» **Records excerpted from a collection**:
*** Begin section ***

`config.mk`:
```
export PLATFORM = sky130hd
export DESIGN_NAME = bkadder_arbiter
export DESIGN_NICKNAME = d
export VERILOG_FILES = /design/src/rtl/bkadder_arb_pkg.sv /design/src/rtl/bkadder_arbiter_bkadder.sv /design/src/rtl/bkadder_arbiter.sv
export SDC_FILE = /design/constraint.sdc
export NUM_CORES = 1
export LEC_CHECK = 0
export BUFFER_PORTS_ARGS = -buffer_cell sky130_fd_sc_hd__buf_4
export CAP_MARGIN = 20
export CORE_MARGIN = 2
export CORE_UTILIZATION = 30
export CTS_BUF_LIST = sky130_fd_sc_hd__clkbuf_16
export DETAILED_ROUTE_END_ITERATION = 7
export PLACE_DENSITY = 0.61
export SETUP_SLACK_MARGIN = 0.1
export SYNTH_ARGS = -nofsm -noshare
export SYNTH_HDL_FRONTEND = slang
export SYNTH_HIERARCHICAL = 1
export SYNTH_SLANG_ARGS = --single-unit
```
`constraint.sdc`:
```
create_clock -name clk -period 17.65 [get_ports clk]
set_clock_uncertainty 0.15 [all_clocks]
set_input_delay 0.8825 -clock clk [delete_from_list [all_inputs] [get_ports clk]]
set_output_delay 0.8825 -clock clk [all_outputs]
set_load 0.05 [all_outputs]
```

*** End section ***

» **TASK PROMPT**: The data must be given again in full. Keep every line identical.

» **TASK SOLUTION**:
`config.mk`:
```
export PLATFORM = sky130hd
export DESIGN_NAME = bkadder_arbiter
export DESIGN_NICKNAME = d
export VERILOG_FILES = /design/src/rtl/bkadder_arb_pkg.sv /design/src/rtl/bkadder_arbiter_bkadder.sv /design/src/rtl/bkadder_arbiter.sv
export SDC_FILE = /design/constraint.sdc
export NUM_CORES = 1
export LEC_CHECK = 0
export BUFFER_PORTS_ARGS = -buffer_cell sky130_fd_sc_hd__buf_4
export CAP_MARGIN = 20
export CORE_MARGIN = 2
export CORE_UTILIZATION = 30
export CTS_BUF_LIST = sky130_fd_sc_hd__clkbuf_16
export DETAILED_ROUTE_END_ITERATION = 7
export PLACE_DENSITY = 0.61
export SETUP_SLACK_MARGIN = 0.1
export SYNTH_ARGS = -nofsm -noshare
export SYNTH_HDL_FRONTEND = slang
export SYNTH_HIERARCHICAL = 1
export SYNTH_SLANG_ARGS = --single-unit
```
`constraint.sdc`:
```
create_clock -name clk -period 17.65 [get_ports clk]
set_clock_uncertainty 0.15 [all_clocks]
set_input_delay 0.8825 -clock clk [delete_from_list [all_inputs] [get_ports clk]]
set_output_delay 0.8825 -clock clk [all_outputs]
set_load 0.05 [all_outputs]
```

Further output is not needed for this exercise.